Population (November 30, 2023)
- • Total: 21,980
- • Density: 106.6/km^{2} (276.0/sq mi)
- Time zone: UTC+09:00 (JST)
- City hall address: 1650 Ōji-Aiai, Bungotakada-shi, Ōita-ken 878-8555
- Climate: Cfa
- Website: Official website
- Flower: Cosmos
- Tree: Diospyros kaki

= Bungotakada, Ōita =

Bungotakada (豊後高田市, Bungotakada-shi) is a city located in Ōita Prefecture, Kyushu, Japan. As of 30 November 2023, the city had an estimated population of 21,980 in 11038 households, and a population density of 96 persons per km². The total area of the city is 206.24 km2.

==Geography==
Bungotakada is located in the western part of the Kunisaki Peninsula in northern Ōita Prefecture, facing the Gulf of Suō at the edge of the Seto Inland Sea. The city center is located in the Takada area, which stretches across the plains along the Katsura River (桂川, Katsura-gawa) and was once a prosperous shipping and commercial town.

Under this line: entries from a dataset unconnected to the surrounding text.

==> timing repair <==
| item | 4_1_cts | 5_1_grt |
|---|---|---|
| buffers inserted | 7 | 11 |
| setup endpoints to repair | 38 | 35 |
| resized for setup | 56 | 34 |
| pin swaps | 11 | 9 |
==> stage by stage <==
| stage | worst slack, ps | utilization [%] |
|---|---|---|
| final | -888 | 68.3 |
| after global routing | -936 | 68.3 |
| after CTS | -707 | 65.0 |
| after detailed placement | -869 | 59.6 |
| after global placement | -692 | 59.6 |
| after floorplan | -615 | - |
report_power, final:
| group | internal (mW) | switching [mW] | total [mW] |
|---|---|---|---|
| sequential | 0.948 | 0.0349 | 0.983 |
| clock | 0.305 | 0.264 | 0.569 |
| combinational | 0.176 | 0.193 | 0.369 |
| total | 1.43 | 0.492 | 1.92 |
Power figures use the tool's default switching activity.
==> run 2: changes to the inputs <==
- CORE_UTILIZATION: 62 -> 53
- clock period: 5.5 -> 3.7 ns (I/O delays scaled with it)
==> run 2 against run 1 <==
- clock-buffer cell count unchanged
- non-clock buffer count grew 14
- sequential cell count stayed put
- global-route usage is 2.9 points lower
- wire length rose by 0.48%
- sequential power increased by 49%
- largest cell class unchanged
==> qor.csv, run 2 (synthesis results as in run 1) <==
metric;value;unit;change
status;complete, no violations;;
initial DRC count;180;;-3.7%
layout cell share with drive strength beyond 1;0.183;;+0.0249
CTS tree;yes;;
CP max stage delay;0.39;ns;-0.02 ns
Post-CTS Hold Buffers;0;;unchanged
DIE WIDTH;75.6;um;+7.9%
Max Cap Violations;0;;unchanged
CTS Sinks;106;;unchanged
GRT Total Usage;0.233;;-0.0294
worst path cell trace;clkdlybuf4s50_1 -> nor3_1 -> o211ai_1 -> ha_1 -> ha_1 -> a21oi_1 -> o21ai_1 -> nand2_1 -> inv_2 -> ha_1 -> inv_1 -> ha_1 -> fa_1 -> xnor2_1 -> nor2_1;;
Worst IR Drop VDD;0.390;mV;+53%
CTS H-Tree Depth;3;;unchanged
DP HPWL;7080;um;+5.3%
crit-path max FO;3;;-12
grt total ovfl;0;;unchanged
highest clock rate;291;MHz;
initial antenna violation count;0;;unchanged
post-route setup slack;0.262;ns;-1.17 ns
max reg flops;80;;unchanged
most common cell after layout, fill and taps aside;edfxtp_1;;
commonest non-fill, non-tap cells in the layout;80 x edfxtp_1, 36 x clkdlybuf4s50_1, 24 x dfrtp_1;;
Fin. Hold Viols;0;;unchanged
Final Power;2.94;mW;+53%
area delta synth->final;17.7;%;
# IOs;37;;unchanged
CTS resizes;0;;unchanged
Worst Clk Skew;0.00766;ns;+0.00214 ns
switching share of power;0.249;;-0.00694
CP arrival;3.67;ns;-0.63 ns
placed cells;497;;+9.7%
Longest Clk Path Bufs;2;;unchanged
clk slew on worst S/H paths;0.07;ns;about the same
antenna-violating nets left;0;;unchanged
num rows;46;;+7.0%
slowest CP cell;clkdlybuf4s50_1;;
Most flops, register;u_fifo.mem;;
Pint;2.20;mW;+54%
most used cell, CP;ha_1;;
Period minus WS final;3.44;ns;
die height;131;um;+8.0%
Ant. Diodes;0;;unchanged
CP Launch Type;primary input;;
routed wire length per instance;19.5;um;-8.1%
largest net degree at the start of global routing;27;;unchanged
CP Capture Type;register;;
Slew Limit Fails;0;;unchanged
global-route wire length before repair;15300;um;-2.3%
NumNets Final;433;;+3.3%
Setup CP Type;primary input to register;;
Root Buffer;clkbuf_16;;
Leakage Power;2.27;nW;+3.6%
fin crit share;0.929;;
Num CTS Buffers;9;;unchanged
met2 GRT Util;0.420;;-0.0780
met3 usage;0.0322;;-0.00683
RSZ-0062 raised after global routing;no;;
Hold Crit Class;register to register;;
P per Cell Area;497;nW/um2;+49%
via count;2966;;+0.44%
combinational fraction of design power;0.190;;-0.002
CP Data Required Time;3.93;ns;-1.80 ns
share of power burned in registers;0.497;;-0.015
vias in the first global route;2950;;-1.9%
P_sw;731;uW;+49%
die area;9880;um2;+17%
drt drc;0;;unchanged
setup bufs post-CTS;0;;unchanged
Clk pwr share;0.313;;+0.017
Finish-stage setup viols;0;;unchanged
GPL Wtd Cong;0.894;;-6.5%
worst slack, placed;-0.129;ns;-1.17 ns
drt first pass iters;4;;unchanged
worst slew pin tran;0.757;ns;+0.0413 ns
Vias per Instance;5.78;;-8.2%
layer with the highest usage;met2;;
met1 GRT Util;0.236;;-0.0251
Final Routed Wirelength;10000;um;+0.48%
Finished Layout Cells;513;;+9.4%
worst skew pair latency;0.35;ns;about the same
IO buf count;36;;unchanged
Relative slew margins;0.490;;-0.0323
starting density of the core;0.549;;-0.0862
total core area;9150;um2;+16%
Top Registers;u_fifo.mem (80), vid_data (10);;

It is located approximately 30 minutes by car from Nakatsu City and approximately one hour by car from the prefectural capital, Ōita City.

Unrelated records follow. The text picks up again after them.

### src/rtl/alu8_pkg.sv
`timescale 1ns/1ps
package alu8_pkg;
  typedef enum logic [3:0] {
    OP_DEC   = 4'd0,
    OP_DECC  = 4'd1,
    OP_AND   = 4'd2,
    OP_OR    = 4'd3,
    OP_XOR   = 4'd4,
    OP_ADD   = 4'd5,
    OP_ADDC  = 4'd6,
    OP_SUBR  = 4'd7,
    OP_SUBRC = 4'd8,
    OP_SUB   = 4'd9,
    OP_SUBC  = 4'd10,
    OP_CMP   = 4'd11,
    OP_TST   = 4'd12,
    OP_SETB  = 4'd13,
    OP_CLRB  = 4'd14,
    OP_INVB  = 4'd15
  } op_e;

  function automatic logic is_arith(op_e op);
    return (op == OP_DEC) || (op == OP_DECC) || (op == OP_ADD) || (op == OP_ADDC) ||
           (op == OP_SUBR) || (op == OP_SUBRC) || (op == OP_SUB) || (op == OP_SUBC) ||
           (op == OP_CMP);
  endfunction
endpackage

### src/rtl/alu8_addsub.sv
`timescale 1ns/1ps
module alu8_addsub
  import alu8_pkg::*;
#(
  parameter int W = 8
) (
  input  op_e          op_i,
  input  logic [W-1:0] a_i,
  input  logic [W-1:0] b_i,
  input  logic         c_i,
  output logic [W-1:0] sum_o,
  output logic         c_o,
  output logic         v_o
);
  localparam logic [W-1:0] ONE = {{(W-1){1'b0}}, 1'b1};

  logic [W-1:0] x, y, y_eff;
  logic         sub, bin, cin;
  logic [W:0]   sum;

  // Operand steering; borrow-in is (1 - C) for the with-carry subtract forms
  always_comb begin
    x   = a_i;
    y   = b_i;
    sub = 1'b1;
    bin = 1'b0;
    cin = 1'b0;
    unique case (op_i)
      OP_DEC:   begin y = ONE; end
      OP_DECC:  begin y = '0; bin = ~c_i; end
      OP_ADD:   begin sub = 1'b0; end
      OP_ADDC:  begin sub = 1'b0; cin = c_i; end
      OP_SUBR:  begin x = b_i; y = a_i; end
      OP_SUBRC: begin x = b_i; y = a_i; bin = ~c_i; end
      OP_SUB:   begin end
      OP_SUBC:  begin bin = ~c_i; end
      OP_CMP:   begin x = b_i; y = a_i; end
      default:  begin sub = 1'b0; end
    endcase
  end

  // One adder: subtraction is x + ~y + ~borrow, carry out equals no-borrow
  assign y_eff = sub ? ~y : y;
  assign sum   = {1'b0, x} + {1'b0, y_eff} + {{W{1'b0}}, (sub ? ~bin : cin)};
  assign sum_o = sum[W-1:0];
  assign c_o   = sum[W];
  assign v_o   = (x[W-1] == y_eff[W-1]) && (sum[W-1] != x[W-1]);
endmodule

In the Tamatsu district in the north of the city center, there is a hilly area which is the site of the former Takada Castle. Its jōkamachi castle town was developed from the Edo period onwards.

Moving in the direction of the central Kunisaki Peninsula from the city center, many mountain valleys can be seen. These numerous valley radiate from Mount Futago (両子山, Futago-san), an inactive volcano located at the center of the peninsula. Among these valleys is Ebisu Valley (夷谷, Ebisudani). The valley contains the rocky trekking course Nakayama Senkyo (中山仙境) which was designated as a "Place of Scenic Beauty" by the Japanese government in 2018.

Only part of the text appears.